What would real job loss insurance look like?

How is it even possible to extend EI to the self-employed? Would they lay themselves off?

What would real job loss insurance look like?Let’s suppose, for one mad, impetuous moment, that the coming bipartisan discussions on reforming employment insurance have something to do with reforming Employment Insurance. Bit of a stretch, I know, but just supposing. What would a reformed plan look like? What might the two parties come up with, if they were at all, you know, serious?

They might start by changing the name, or I should say unchanging it. It was Lloyd Axworthy who changed Unemployment Insurance to Employment Insurance, a piece of linguistic legerdemain that might be described as Orwellian if it weren’t so bloody obvious about it. You insure yourself in case something you hope will not happen does—hence fire insurance, flood insurance, accidental death and dismemberment insurance. In the same way, unemployment insurance pays benefits in the event of involuntary unemployment. Whereas employment insurance would seem intended to help you get past a temporary, unavoidable spell of employment.

Which, come to think of it, is a more or less accurate description of the system as it now stands. For a great many Canadians, Employment Insurance is not something they claim in the rare and unpredictable event that they lose their jobs. It is something they claim every year, as predictably as the changing of the seasons—exactly so, in what are known as the “seasonal industries.” It is as if the holder of a fire insurance policy were to claim for each of a calamitous series of annual house fires. And yet the system continues to pay out benefits, year after year, as generously as if they were first-time claimants.

Or rather, more generously: benefits are actually easier to obtain in regions where unemployment is relatively high—a plausible-sounding policy, were it not the case that these regions suffer such perennially high unemployment rates in part because of the easy availability of unemployment insurance. It’s pointless to debate whether those who claim benefits on such a persistent basis—as little as 420 hours of work, about 11 weeks, for as much as 37 weeks’ benefits—are malingerers, or merely responding to incentives. What’s inarguable is that the system effectively subsidizes employment in the seasonal industries, out of the premiums paid by industries with more stable employment records. Workers are encouraged to remain in industries where they are likely to become unemployed, not least because the system makes it pricier to hire them for anything else.

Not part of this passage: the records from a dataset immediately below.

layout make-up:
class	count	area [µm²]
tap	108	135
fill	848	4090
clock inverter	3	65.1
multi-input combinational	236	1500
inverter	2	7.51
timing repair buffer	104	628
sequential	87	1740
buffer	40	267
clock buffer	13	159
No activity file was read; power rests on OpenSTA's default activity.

So any reform worthy of the name cannot restrict itself to meeting the short-term needs of workers caught in the grip of a deep recession. It should rather aim to put the insurance back into . . . whatever we wind up calling it. Yes, that means dispensing with regional variations in eligibility requirements, as everyone now seems to agree we should, in favour of one national standard. And yes, that cannot responsibly be achieved by bringing everyone down to the lowest standard of eligibility—still less reducing it to 360 hours, as the opposition proposes. Even capping minimum eligibility requirements at 560 hours in areas where unemployment is less than 10 per cent (currently these can range as high as 700 hours), as a recent TD Bank study has proposed, would cost another $500 million—though presumably this could be offset by raising the bar to the same level in other parts of the country.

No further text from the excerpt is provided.